On the structure of singular measures in the Euclidean space

created by marchese on 10 May 2017
modified on 11 May 2017



Inserted: 10 may 2017
Last Updated: 11 may 2017

Year: 2017


We prove that for any singular measure $\mu$ on $\mathbb{R}^n$ it is possible to cover $\mu$-almost every point with $n$ families of Lipschitz slabs of arbitrarily small total width.
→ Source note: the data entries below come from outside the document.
<file path="config.mk">
export PLATFORM = sky130hd
export DESIGN_NAME = id_ex_operand_stage
export DESIGN_NICKNAME = d
export VERILOG_FILES = /design/src/rtl/alu_pkg.sv /design/src/rtl/fwd_mux.sv /design/src/rtl/id_ex_operand_stage.sv
export SDC_FILE = /design/constraint.sdc
export NUM_CORES = 1
export LEC_CHECK = 0
export ABC_CLOCK_PERIOD_IN_PS = 3400
export CAP_MARGIN = 5
export CORE_ASPECT_RATIO = 0.5
export CORE_MARGIN = 4
export CORE_UTILIZATION = 35
export DETAILED_ROUTE_END_ITERATION = 7
export GPL_TIMING_DRIVEN = 0
export HOLD_SLACK_MARGIN = 0.08
export PLACE_DENSITY = 0.69
export RECOVER_POWER = 50
export SLEW_MARGIN = 25
export SYNTH_ARGS = -nofsm -noshare
export SYNTH_HDL_FRONTEND = slang
export SYNTH_SLANG_ARGS = --single-unit
</file>
<file path="constraint.sdc">
create_clock -name clk -period 3.4 [get_ports clk]
set_clock_uncertainty 0.15 [all_clocks]
set_input_delay 0.34 -clock clk [delete_from_list [all_inputs] [get_ports clk]]
set_output_delay 0.34 -clock clk [all_outputs]
set_load 0.05 [all_outputs]
</file>
<file path="src/rtl/alu_pkg.sv">
// Shared ALU opcodes, widths and the ID/EX stage register layout.
package alu_pkg;

  localparam int unsigned DATA_WIDTH    = 32;
  localparam int unsigned OPCODE_LENGTH = 4;
  localparam int unsigned REG_ADDR_W    = 5;

  localparam logic [OPCODE_LENGTH-1:0] AluAnd = 4'b0000;
  localparam logic [OPCODE_LENGTH-1:0] AluOr  = 4'b0001;
  localparam logic [OPCODE_LENGTH-1:0] AluAdd = 4'b0010;
  localparam logic [OPCODE_LENGTH-1:0] AluSub = 4'b0011;
  localparam logic [OPCODE_LENGTH-1:0] AluXor = 4'b0100;
  localparam logic [OPCODE_LENGTH-1:0] AluEq  = 4'b1000;

  typedef struct packed {
    logic [REG_ADDR_W-1:0]    rs1_addr;
    logic [REG_ADDR_W-1:0]    rs2_addr;
    logic [REG_ADDR_W-1:0]    rd_addr;
    logic [DATA_WIDTH-1:0]    rs1_data;
    logic [DATA_WIDTH-1:0]    rs2_data;
    logic [DATA_WIDTH-1:0]    imm;
    logic                     alu_src;
    logic [OPCODE_LENGTH-1:0] operation;
    logic                     reg_write;
  } id_ex_t;

  // A producer matches a source only if it writes and the source is not x0.
  function automatic logic addr_hit(input logic [REG_ADDR_W-1:0] rs,
                                    input logic [REG_ADDR_W-1:0] rd,
                                    input logic                  we);
    return we && (rs != '0) && (rs == rd);
  endfunction

endpackage

</file>
<file path="src/rtl/fwd_mux.sv">
// One operand's forwarding select: EX/MEM over MEM/WB over stored data; x0 always reads zero.
module fwd_mux
  import alu_pkg::*;
#(
  parameter int unsigned DW = alu_pkg::DATA_WIDTH
) (
  input  logic [REG_ADDR_W-1:0] rs_addr,
  input  logic [DW-1:0]         stored_data,
  input  logic [REG_ADDR_W-1:0] exmem_rd,
  input  logic                  exmem_we,
  input  logic [DW-1:0]         exmem_result,
  input  logic [REG_ADDR_W-1:0] memwb_rd,
  input  logic                  memwb_we,
  input  logic [DW-1:0]         memwb_result,
  output logic [DW-1:0]         fwd_data
);

  always_comb begin
    fwd_data = stored_data;
    if (rs_addr == '0) begin
      fwd_data = '0;
    end else if (addr_hit(rs_addr, exmem_rd, exmem_we)) begin
      fwd_data = exmem_result;
    end else if (addr_hit(rs_addr, memwb_rd, memwb_we)) begin
      fwd_data = memwb_result;
    end
  end

endmodule

</file>
<file path="src/rtl/id_ex_operand_stage.sv">
// ID/EX operand register with valid/ready handshake, flush, MEM/WB snoop and SrcB select.
// ID_EX_FORWARD_EN enables EX/MEM and MEM/WB forwarding; otherwise RAW hazards stall decode.
module id_ex_operand_stage
  import alu_pkg::*;
#(
  parameter int unsigned DATA_WIDTH    = alu_pkg::DATA_WIDTH,
  parameter int unsigned OPCODE_LENGTH = alu_pkg::OPCODE_LENGTH,
  parameter int unsigned REG_ADDR_W    = alu_pkg::REG_ADDR_W
) (
  input  logic                     clk,
  input  logic                     reset,
  input  logic                     in_valid,
  output logic                     in_ready,
  input  logic [REG_ADDR_W-1:0]    in_rs1_addr,
  input  logic [REG_ADDR_W-1:0]    in_rs2_addr,
  input  logic [REG_ADDR_W-1:0]    in_rd_addr,
  input  logic [DATA_WIDTH-1:0]    in_rs1_data,
  input  logic [DATA_WIDTH-1:0]    in_rs2_data,
  input  logic [DATA_WIDTH-1:0]    in_imm,
  input  logic                     in_alu_src,
  input  logic [OPCODE_LENGTH-1:0] in_operation,
  input  logic                     in_reg_write,
  input  logic                     flush,
  output logic                     out_valid,
  input  logic                     out_ready,
  output logic [DATA_WIDTH-1:0]    SrcA,
  output logic [DATA_WIDTH-1:0]    SrcB,
  output logic [OPCODE_LENGTH-1:0] Operation,
  output logic [REG_ADDR_W-1:0]    out_rd_addr,
  output logic                     out_reg_write,
  input  logic [REG_ADDR_W-1:0]    exmem_rd,
  input  logic                     exmem_reg_write,
  input  logic [DATA_WIDTH-1:0]    exmem_result,
  input  logic [REG_ADDR_W-1:0]    memwb_rd,
  input  logic                     memwb_reg_write,
  input  logic [DATA_WIDTH-1:0]    memwb_result
);

  id_ex_t stage_q, stage_d, src_sel;
  logic   valid_q, valid_d;
  logic   hazard_stall, accept;
  logic   exmem_fwd_we, memwb_fwd_we;
  logic [DATA_WIDTH-1:0] rs2_fwd;

`ifdef ID_EX_FORWARD_EN
  assign exmem_fwd_we = exmem_reg_write;
  assign memwb_fwd_we = memwb_reg_write;
  assign hazard_stall = 1'b0;
`else
  logic rs1_raw, rs2_raw;
  assign exmem_fwd_we = 1'b0;
  assign memwb_fwd_we = 1'b0;
  assign rs1_raw = addr_hit(in_rs1_addr, stage_q.rd_addr, valid_q && stage_q.reg_write) ||
                   addr_hit(in_rs1_addr, exmem_rd, exmem_reg_write) ||
                   addr_hit(in_rs1_addr, memwb_rd, memwb_reg_write);
  assign rs2_raw = addr_hit(in_rs2_addr, stage_q.rd_addr, valid_q && stage_q.reg_write) ||
                   addr_hit(in_rs2_addr, exmem_rd, exmem_reg_write) ||
                   addr_hit(in_rs2_addr, memwb_rd, memwb_reg_write);
  assign hazard_stall = rs1_raw || (!in_alu_src && rs2_raw);
`endif

  assign in_ready = (!valid_q || out_ready) && !hazard_stall;
  assign accept   = in_valid && in_ready && !flush;

  always_comb begin
    src_sel = stage_q;
    if (accept) begin
      src_sel = '{rs1_addr: in_rs1_addr, rs2_addr: in_rs2_addr, rd_addr: in_rd_addr,
                  rs1_data: in_rs1_data, rs2_data: in_rs2_data, imm: in_imm,
                  alu_src: in_alu_src, operation: in_operation, reg_write: in_reg_write};
    end
    // Write-through of the MEM/WB result, both into a held entry and into one being captured.
    stage_d = src_sel;
    if (addr_hit(src_sel.rs1_addr, memwb_rd, memwb_reg_write)) stage_d.rs1_data = memwb_result;
    if (addr_hit(src_sel.rs2_addr, memwb_rd, memwb_reg_write)) stage_d.rs2_data = memwb_result;
  end

  always_comb begin
    valid_d = valid_q;
    if (flush) begin
      valid_d = 1'b0;
    end else if (accept) begin
      valid_d = 1'b1;
    end else if (valid_q && out_ready) begin
      valid_d = 1'b0;
    end
  end

  always_ff @(posedge clk or posedge reset) begin
    if (reset) begin
      valid_q <= 1'b0;
      stage_q <= '0;
    end else begin
      valid_q <= valid_d;
      stage_q <= stage_d;
    end
  end

  fwd_mux #(.DW(DATA_WIDTH)) u_fwd_rs1 (
    .rs_addr     (stage_q.rs1_addr),
    .stored_data (stage_q.rs1_data),
    .exmem_rd    (exmem_rd),
    .exmem_we    (exmem_fwd_we),
    .exmem_result(exmem_result),
    .memwb_rd    (memwb_rd),
    .memwb_we    (memwb_fwd_we),
    .memwb_result(memwb_result),
    .fwd_data    (SrcA)
  );

  fwd_mux #(.DW(DATA_WIDTH)) u_fwd_rs2 (
    .rs_addr     (stage_q.rs2_addr),
    .stored_data (stage_q.rs2_data),
    .exmem_rd    (exmem_rd),
    .exmem_we    (exmem_fwd_we),
    .exmem_result(exmem_result),
    .memwb_rd    (memwb_rd),
    .memwb_we    (memwb_fwd_we),
    .memwb_result(memwb_result),
    .fwd_data    (rs2_fwd)
  );

  assign SrcB          = stage_q.alu_src ? stage_q.imm : rs2_fwd;
  assign out_valid     = valid_q;
  assign Operation     = stage_q.operation;
  assign out_rd_addr   = stage_q.rd_addr;
  assign out_reg_write = stage_q.reg_write;

endmodule

</file>
==> results.yml, run 1 <==
outcome:
  status: "finished with violations"
  violations: "max-capacitance violations, max-slew violations"
floorplan:
  die-area_um2: 20600
  die_h_um: 104
  fp.coreArea_um2: 17700
  die_w_um: 199
  initial_core_util_pct: 36.2
  io_pins: 274
  rows: 34
critical_path:
  crit_type: "primary input to register"
  required_ps: 3530
  arrival_ps: 3390
  cp-startpoint: "in_rs1_addr[2]"
  path_max_fanout: 10
  critPathLaunchType: "primary input"
  r2r-start: "out_rd_addr[1]$_DFFE_PP0N_"
  end_kind: "register"
global_routing:
  grt_max_degree: 30
  grt_pass1_vias: 5375
  grt_pass1_wl_um: 30800
  antenna_found_initial: 0
  grt_overflow: 0
  grt_usage_pct: 19.3
clocking:
  numCtsBuffers: 17
  clkSinkCount: 118
  clkTransAtPathRegs_ps: 50
  ctsHoldBuffers: 0
  h-tree-depth: 4
  cts_tree: "built"
  insertion_delay_ps: 400
  cts-root-buf: "clkbuf_16"
  cts_buffer_depth: 2
cells_and_area:
  antennaDiodeCount: 0
  multi_input_area_um2: 3180
  fill_cells: 1576
  final_layout_size_suffix_gt1_share_pct: 18.4
  ff_latch_area_um2: 2950
  nets: 955
  syn2layout_area_growth_pct: 50.1
synthesis:
  syn_area_um2: 6390
  avgSynthCellArea_um2: 12.9
  synth_seq_cells: 118
  synth-edff-count: 0
  synth_nets: 694
  yosysSeqAreaShare_pct: 46.2
  yosysWarnings: 0
  synthCells: 496
  synth.top_cell.area_share_pct: 46.2
  async_flop_share_pct: 100
  synth.area.top_cells: "dfrtp_1, mux2_1, mux2_2"
  synth_cell_types: 37
  synth_flop_cell: "dfrtp_1"
  yosysTopAreaCell: "dfrtp_1"
routing:
  via_per_inst: 4.87
  initialDrtViolationCount: 122
  vias: 4888
  ant_nets: 0
  drc: 0
  wl_um: 19800
  wl_per_cell_um: 19.7
  firstDrtPassIters: 4
placement:
  hpwl_um: 15400
  io_buffers: 237
  pre_cts_slack_ps: -619
  gp_congestion: 0.807
power_and_ir_drop:
  p_leak_nw: 4.00
  ir_drop_mv: 0.406
  p_sw_w: 0.00246
  p_comb_share_pct: 42.2
  power.share.switching_pct: 38.5
  power_density_nw_per_um2: 667
  p_int_w: 0.00393
  p_clk_share_pct: 27.3
  seqPwrFrac_pct: 30.4
sta:
  drv_slew: 58
  hold_viol_final: 0
  fmax_ghz: 0.307
  tightest_slew_ps: 1680
  finalWorstSetupSlack_ps: 138
  whs_ps: 128
  setup_viol: 0
  min_period_ps: 3260
  rsz0062_at_grt: "false"
  maxSlewHeadroom_pct: -12.0
  post-route-period-util_pct: 95.9
min_path:
  hp-start: "in_rs2_addr[0]"
  min_path_type: "primary input to register"
run:
  cap_violations: 2
stage by stage:
stage	TNS, ps	power [W]	std cells	area, um2	utilization [%]
2_1_floorplan	0	0.00379	496	6390	-
3_3_place_gp	-40070	0.00475	967	9060	51.3
3_5_place_dp	-42570	0.00481	971	9150	51.8
4_1_cts	0	0.00659	1003	9730	55.1
5_1_grt	0	0.00672	1004	9590	54.3
6_report	0	0.00640	1004	9590	54.3
cells by family after synthesis:
logic type,count (synthesis),synth area share (%)
AO/OA/AOI/OAI,44,5.99
AND/OR/NAND/NOR,71,6.64
multiplexers,182,32.1
buffers and inverters,46,4.29
XOR/XNOR,35,4.80
flip-flops,118,46.2
cells in the final DEF, fill, tap and decap left out, drive strengths merged:
master and n:
a2111oi 1, a211o 1, a21oi 4, a22o 32
a311o 1, and2 1, and2b 1, buf 30
bufinv 2, clkbuf 57, clkdlybuf4s50 188, clkinv 7
clkinvlp 5, dfrtp 118, dlygate4sd2 5, dlygate4sd3 12
dlymetal6s2s 11, inv 3, mux2 181, mux2i 1
nand2 7, nand2b 1, nand3 3, nand4 4
nand4b 1, nor2 7, nor2b 32, nor3 4
nor3b 1, nor4 5, o2111ai 1, o211ai 1
o21ai 1, o2bb2ai 1, o31ai 1, or4 4
xnor2 19, xor2 16
state kept, by name (all words and copies together) (netlist names):
signal,cells
Operation,4
out_rd_addr,5
out_reg_write,1
out_valid,1
stage_q,107
Yosys cell counts, types with 3 or more instances:
cell type,n
a22o_1,32
nor2_1,6
buf_6,7
nand3_1,3
mux2_1,116
nor4_1,5
buf_4,9
mux2_2,65
dfrtp_1,118
inv_1,4
nor2b_1,32
nor3_1,3
buf_2,12
a21oi_1,3
xnor2_1,19
or4_1,4
xor2_1,16
nand4_1,4
nand2_1,7
clkbuf_1,14
critical path: stages:
cell and delay [ps]:
clkdlybuf4s50_1 530, or4_1 600, nor2_2 150, nor3_1 80
nor3_2 300, nand4b_4 180, buf_6 190, mux2i_1 150
a21oi_4 290, buf_6 220, mux2_1 340
power by group through the flow:
| stage | Sequential, W | Clock (W) | Combinational, W |
|---|---|---|---|
| after detailed placement | 0.00197 | 0 | 0.00285 |
| after global routing | 0.00199 | 0.00186 | 0.00286 |
| after floorplan | 0.00191 | 0 | 0.00188 |
| after global placement | 0.00195 | 0 | 0.00280 |
| final | 0.00195 | 0.00175 | 0.00270 |
| after CTS | 0.00194 | 0.00179 | 0.00285 |
cell type report:
cell class,count,area share [%]
Tap cell,234,3.05
Clock buffer,19,4.62
Timing Repair Buffer,242,24.0
Multi-Input combinational cell,332,33.2
Sequential cell,118,30.8
Inverter,4,0.170
Clock inverter,13,1.38
Buffer,42,2.81
what timing repair did:
item / in CTS / in global routing
endpoints found under the setup margin: 86 / 128
buffers inserted: 0 / 1
gates resized for setup: 15 / 34
pin swaps: 0 / 2
path summary, 6_finish.rpt:
check                                     endpoint  slack, ps  cells past startpoint
min in group asynchronous  stage_q[61]$_DFFE_PP0P_        340                      2
setup / recovery           stage_q[89]$_DFFE_PP0P_        140                     11
hold reg to reg            stage_q[22]$_DFFE_PP0N_        340                      1
hold / removal              stage_q[107]$_DFF_PP0_        130                      2
setup reg to reg           stage_q[89]$_DFFE_PP0P_        310                      9
max in group asynchronous  stage_q[21]$_DFFE_PP0N_        780                      3
routing by layer:
layer / vias to the layer above / share of wire [%] / track usage (%)
met4: 0 / 1.6 / 5.61
met3: 18 / 4.1 / 3.96
met2: 103 / 51 / 33.4
met1: 2464 / 43 / 24.2
met5: - / 0 / 0
li1: 2303 / - / -
(Power assumes the default switching activity.)
==> inputs of run 2 (changes only) <==
--- a/config.mk
+++ b/config.mk
@@ -9,11 +9,12 @@
 export CAP_MARGIN = 5
 export CORE_ASPECT_RATIO = 0.5
 export CORE_MARGIN = 4
-export CORE_UTILIZATION = 35
+export CORE_UTILIZATION = 40
+export CTS_BUF_LIST = sky130_fd_sc_hd__clkbuf_8
 export DETAILED_ROUTE_END_ITERATION = 7
 export GPL_TIMING_DRIVEN = 0
 export HOLD_SLACK_MARGIN = 0.08
-export PLACE_DENSITY = 0.69
+export PLACE_DENSITY = 0.77
 export RECOVER_POWER = 50
 export SLEW_MARGIN = 25
 export SYNTH_ARGS = -nofsm -noshare
==> results.yml, run 2 (synthesis results as in run 1) <==
clocking:
  cts_tree: "built"
  clkTransAtPathRegs_ps: 70
  numCtsBuffers: 17
  ctsHoldBuffers: 0
  h-tree-depth: 4
  cts_buffer_depth: 2
  clkSinkCount: 118
  cts-root-buf: "clkbuf_8"
  insertion_delay_ps: 420
floorplan:
  rows: 32
  die-area_um2: 18200
  die_h_um: 97.4
  die_w_um: 187
  initial_core_util_pct: 41.1
  io_pins: 274
  fp.coreArea_um2: 15500
cells_and_area:
  largest_reg_flops: 107
  final_cells: 975
  largest_register: "stage_q"
  final_layout_size_suffix_gt1_share_pct: 18.9
  nets: 956
  final_cell_mix: "clkdlybuf4s50_1, dfrtp_1, mux2_1"
  post-route-util_pct: 61.5
  layout_commonest_cell: "clkdlybuf4s50_1"
  antennaDiodeCount: 0
  syn2layout_area_growth_pct: 49.6
outcome:
  status: "completed"
power_and_ir_drop:
  seqPwrFrac_pct: 32.0
  p_leak_nw: 4.11
  p_comb_share_pct: 45.4
  ir_drop_mv: 0.335
  power.share.switching_pct: 39.8
  p_sw_w: 0.00242
  p_clk_share_pct: 22.6
  power_density_nw_per_um2: 635
  power_w: 0.00607
  p_int_w: 0.00365
global_routing:
  grt_max_degree: 29
  grt_pass1_vias: 5345
  grt_usage_pct: 20.6
  grt_pass1_wl_um: 29700
  grt_overflow: 0
  antenna_found_initial: 0
routing:
  initialDrtViolationCount: 171
  ant_nets: 0
  firstDrtPassIters: 4
  via_per_inst: 5.04
  vias: 4916
  wl_um: 18700
  wl_per_cell_um: 19.2
  drc: 0
critical_path:
  end_kind: "register"
  rr_endpoint: "stage_q[74]$_DFFE_PP0P_"
  required_ps: 3550
  path_max_fanout: 10
  reg2reg_slack_ps: 330
  r2r-start: "out_rd_addr[4]$_DFFE_PP0N_"
  critPathLaunchType: "primary input"
  r2r_cells: 9
  crit_type: "primary input to register"
  arrival_ps: 3500
run:
  cap_violations: 0
placement:
  gp_congestion: 0.842
  placedCellCount: 941
  io_buffers: 237
  hpwl_um: 14700
min_path:
  hold_depth: 2
  holdPathEnd: "stage_q[107]$_DFF_PP0_"
  hp-start: "in_rs2_addr[0]"
  min_path_type: "primary input to register"
sta:
  drv_slew: 0
  fmax_ghz: 0.299
  tightest_slew_ps: 1470
  post-route-period-util_pct: 98.4
  min_period_ps: 3350
  maxSlewHeadroom_pct: 2.06
  whs_ps: 120
  hold_viol_final: 0
  setup_viol: 0
[run 2: cell count changes in the layout (fill, tap and decap cells not counted), sizes merged, moves of 2 or more]
cell | before | now
buf | 30 | 23
clkbuf | 57 | 43
clkinv | 7 | 4
dlygate4sd2 | 5 | 15
dlymetal6s2s | 11 | 21
inv | 3 | 5
[run 2: final cells by class]
type	count	area (um2)
Timing Repair Buffer	244	2450
Clock buffer	18	248
Clock inverter	14	176
Inverter	4	16.3
Sequential cell	118	2950
Fill cell	1254	5980
Multi-Input combinational cell	332	3170
Buffer	41	290
Tap cell	204	255
[run 2: worst max path at each step]
stage | slack, ps | endpoint | depth (start not counted) | startpoint
6_report | 50 | stage_q[74]$_DFFE_PP0P_ | 10 | memwb_rd[3]
5_1_grt | -7 | stage_q[79]$_DFFE_PP0P_ | 11 | in_rs1_addr[3]
4_1_cts | 0.3 | SrcA[15] | 5 | stage_q[112]$_DFF_PP0_
3_5_place_dp | -550 | stage_q[88]$_DFFE_PP0P_ | 10 | in_rs2_addr[3]
3_3_place_gp | -510 | stage_q[82]$_DFFE_PP0P_ | 10 | in_rs2_addr[3]
2_1_floorplan | 380 | stage_q[79]$_DFFE_PP0P_ | 10 | in_rs2_addr[0]
[run 2: through the flow]
stage	setup WS (ps)	instance area, um2	setup TNS, ps
after floorplan	376	6390	0
after global placement	-514	9020	-34030
after detailed placement	-554	9100	-36390
after CTS	0.299	9520	0
after global routing	-7.37	9560	-13.4
final	54.2	9560	0
[run 2: worst max-delay path, cell delays in order]
cell	delay (ps)
clkdlybuf4s50_1	630
xnor2_1	160
nand3_1	110
or4_1	530
a311o_1	310
nand4b_2	150
mux2_2	390
a21oi_4	300
buf_6	220
mux2_2	350
[run 2: layer usage]
metal / track usage [%] / vias to the layer above / routed length (um)
li1: - / 2308 / -
met1: 26.4 / 2473 / 8250
met2: 35.7 / 116 / 9400
met3: 3.91 / 19 / 733
met4: 5.96 / 0 / 314
met5: 0 / - / 0
[run 2: power groups by stage]
stage / registers, W / clock network (W) / logic [W]
floorplan: 0.00191 / 0 / 0.00188
global placement: 0.00195 / 0 / 0.00279
detailed placement: 0.00196 / 0 / 0.00283
CTS: 0.00194 / 0.00140 / 0.00281
global route: 0.00198 / 0.00147 / 0.00291
finish: 0.00194 / 0.00137 / 0.00275
[run 2: timing repair]
| action | CTS | global route |
|---|---|---|
| endpoints found under the setup margin | 81 | 127 |
| buffers inserted | 0 | 3 |
| cloned | 0 | 0 |
| gates resized for setup | 24 | 33 |
| pin swaps | 0 | 1 |
==> inputs of run 3 (changes only) <==
--- a/config.mk
+++ b/config.mk
@@ -13,7 +13,7 @@
 export CTS_BUF_LIST = sky130_fd_sc_hd__clkbuf_8
 export DETAILED_ROUTE_END_ITERATION = 7
 export GPL_TIMING_DRIVEN = 0
-export HOLD_SLACK_MARGIN = 0.08
+export HOLD_SLACK_MARGIN = 0.03
 export PLACE_DENSITY = 0.77
 export RECOVER_POWER = 50
 export SLEW_MARGIN = 25
==> results of run 3 <==
Same layout as run 2: the final DEF is identical, and so are final timing and power.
More precisely, up to a rotation, for every $\delta>0$ there are $n$ countable families of $1$-Lipschitz functions $\{f_i^1\}_{i\in\mathbb{N}},\ldots, \{f_i^n\}_{i\in\mathbb{N}},$ $f_i^j:\{x_j=0\}\subset\mathbb{R}^n\to\mathbb{R}$, and $n$ sequences of positive real numbers $\{\varepsilon_i^1\}_{i\in\mathbb{N}},\ldots, \{\varepsilon_i^n\}_{i\in\mathbb{N}}$ such that, denoting $\hat x_j$ the orthogonal projection of the point $x$ onto $\{x_j=0\}$ and $I_i^j:=\{x=(x_1,\ldots,x_n)\in \mathbb{R}^n:f_i^j(\hat x_j)-\varepsilon_i^j< x_j< f_i^j(\hat x_j)+\varepsilon_i^j\},$ it holds $\sum_{i,j}\varepsilon_i^j\leq \delta$ and $\mu(\mathbb{R}^n\setminus\bigcup_{i,j}I_i^j)=0.$

We apply this result to show that it is possible to approximate the identity with a sequence $g_h$ of smooth equi-Lipschitz maps satisfying $\limsup_{h\to\infty}\int_{\mathbb{R}^n}{\rm{det}}(\nabla g_h) d\mu<\mu(\mathbb{R}^n).$ From this, we deduce a simple proof of the fact that every top-dimensional Ambrosio-Kirchheim metric current in $\mathbb{R}^n$ is a Federer-Fleming flat chain.